The Downside of Knowledge Management found via Blunt Force Trauma.

This article provides a nice counter-point to the low-cost klog network. The article concludes that:

Here’s the bottom line:
- for specialist communication between specialist groups, KM is a great idea
- for broader, much more useful communication across an entire enterprise, KM will not work very efficiently unless you implement a major awareness program

Wait a minute. This is beginning to sound expensive. I thought you could implement KM for $40 a desk.

Sorry.

This is a great piece to read if you are susceptable to being dazzled by the possiblities of technology (which certainly happens to me quite often).

The conclusion that the deployment of KM with cheap or free tools is still expensive is based on the requirements of senior level buy-in and staff training needed in order to deploy KM tools across the enterprise. These are items that a grass-roots implementation most likely lack.

I think there is an assumption at the base of that idea, however. The assumption is that KM solutions must be applied consistently across the entire organization in order to be doing KM well. Why? Can’t a solution or tool be used by a small group within the enterprise and derive value and benefit from it? Does the entire company have to be wired into a KM network in order to consider a KM initiative a success?

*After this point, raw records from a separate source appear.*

===== src/rtl/serial_borrow_subtractor.sv =====
// Bit-serial subtractor computing diff = a - b - bin, one bit per clock, LSB first.
// Define SUB_OVERFLOW_FLAG_EN to add the two's-complement overflow output ovf.
module serial_borrow_subtractor #(
  parameter int unsigned WIDTH = 8
) (
  input  logic             clk,
  input  logic             rst,
  input  logic             in_valid,
  output logic             in_ready,
  input  logic [WIDTH-1:0] a,
  input  logic [WIDTH-1:0] b,
  input  logic             bin,
  output logic             out_valid,
  input  logic             out_ready,
  output logic [WIDTH-1:0] diff,
  output logic             bout
`ifdef SUB_OVERFLOW_FLAG_EN
  ,
  output logic             ovf
`endif
);

  localparam int unsigned CntW = $clog2(WIDTH);
  localparam logic [CntW-1:0] LastBit = CntW'(WIDTH - 1);

  typedef enum logic [1:0] {
    StIdle,
    StRun,
    StDone
  } state_e;

  state_e           state_q, state_d;
  logic [WIDTH-1:0] a_sr_q, a_sr_d;
  logic [WIDTH-1:0] b_sr_q, b_sr_d;
  logic [WIDTH-2:0] res_sr_q, res_sr_d;
  logic             br_q, br_d;
  logic [CntW-1:0]  cnt_q, cnt_d;
  logic [WIDTH-1:0] diff_q, diff_d;
  logic             bout_q, bout_d;

  logic             a_bit;
  logic             b_bit;
  logic             d_bit;
  logic             br_next;
  logic             last_bit;
  logic [WIDTH-1:0] res_cat;

  // Single full-subtractor cell fed from the operand LSBs.
  assign a_bit    = a_sr_q[0];
  assign b_bit    = b_sr_q[0];
  assign d_bit    = a_bit ^ b_bit ^ br_q;
  assign br_next  = (~a_bit & b_bit) | (~(a_bit ^ b_bit) & br_q);
  assign last_bit = (state_q == StRun) && (cnt_q == LastBit);

  // New bit enters at the MSB end; only WIDTH-1 earlier bits need storing.
  assign res_cat  = {d_bit, res_sr_q};

  always_comb begin
    state_d  = state_q;
    a_sr_d   = a_sr_q;
    b_sr_d   = b_sr_q;
    res_sr_d = res_sr_q;
    br_d     = br_q;
    cnt_d    = cnt_q;
    diff_d   = diff_q;
    bout_d   = bout_q;

    unique case (state_q)
      StIdle: begin
        if (in_valid) begin
          a_sr_d  = a;
          b_sr_d  = b;
          br_d    = bin;
          cnt_d   = '0;
          state_d = StRun;
        end
      end
      StRun: begin
        a_sr_d   = {1'b0, a_sr_q[WIDTH-1:1]};
        b_sr_d   = {1'b0, b_sr_q[WIDTH-1:1]};
        res_sr_d = res_cat[WIDTH-1:1];
        br_d     = br_next;
        cnt_d    = cnt_q + 1'b1;
        if (last_bit) begin
          diff_d  = res_cat;
          bout_d  = br_next;
          state_d = StDone;
        end
      end
      StDone: begin
        if (out_ready) begin
          state_d = StIdle;
        end
      end
      default: state_d = StIdle;
    endcase
  end

  always_ff @(posedge clk) begin
    if (rst) begin
      state_q  <= StIdle;
      a_sr_q   <= '0;
      b_sr_q   <= '0;
      res_sr_q <= '0;
      br_q     <= 1'b0;
      cnt_q    <= '0;
      diff_q   <= '0;
      bout_q   <= 1'b0;
    end else begin
      state_q  <= state_d;
      a_sr_q   <= a_sr_d;
      b_sr_q   <= b_sr_d;
      res_sr_q <= res_sr_d;
      br_q     <= br_d;
      cnt_q    <= cnt_d;
      diff_q   <= diff_d;
      bout_q   <= bout_d;
    end
  end

  assign in_ready  = (state_q == StIdle);
  assign out_valid = (state_q == StDone);
  assign diff      = diff_q;
  assign bout      = bout_q;

`ifdef SUB_OVERFLOW_FLAG_EN
  logic ovf_q, ovf_d;

  // Signed overflow: borrow into the MSB differs from the borrow out of it.
  always_comb begin
    ovf_d = ovf_q;
    if (last_bit) begin
      ovf_d = br_q ^ br_next;
    end
  end

  always_ff @(posedge clk) begin
    if (rst) begin
      ovf_q <= 1'b0;
    end else begin
      ovf_q <= ovf_d;
    end
  end

  assign ovf = ovf_q;
`else
  // Overflow tracking compiled out; no extra state.
`endif

endmodule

Perhaps KM can only happen among small, informal groups within the organization. There have not been many success stories from enterprise-level deployments of KM systems. Maybe truly valuable knowledge sharing only happens with informal swarming connections and rapid permutations thereof.

I’m just thinking out loud here. I do believe that training is very important but probably less so than having an organizational culture that at a minimum does not actively discourage the sharing of information and knowledge.

I’m very interested in hearing some other opinions on micro vs. macro KM.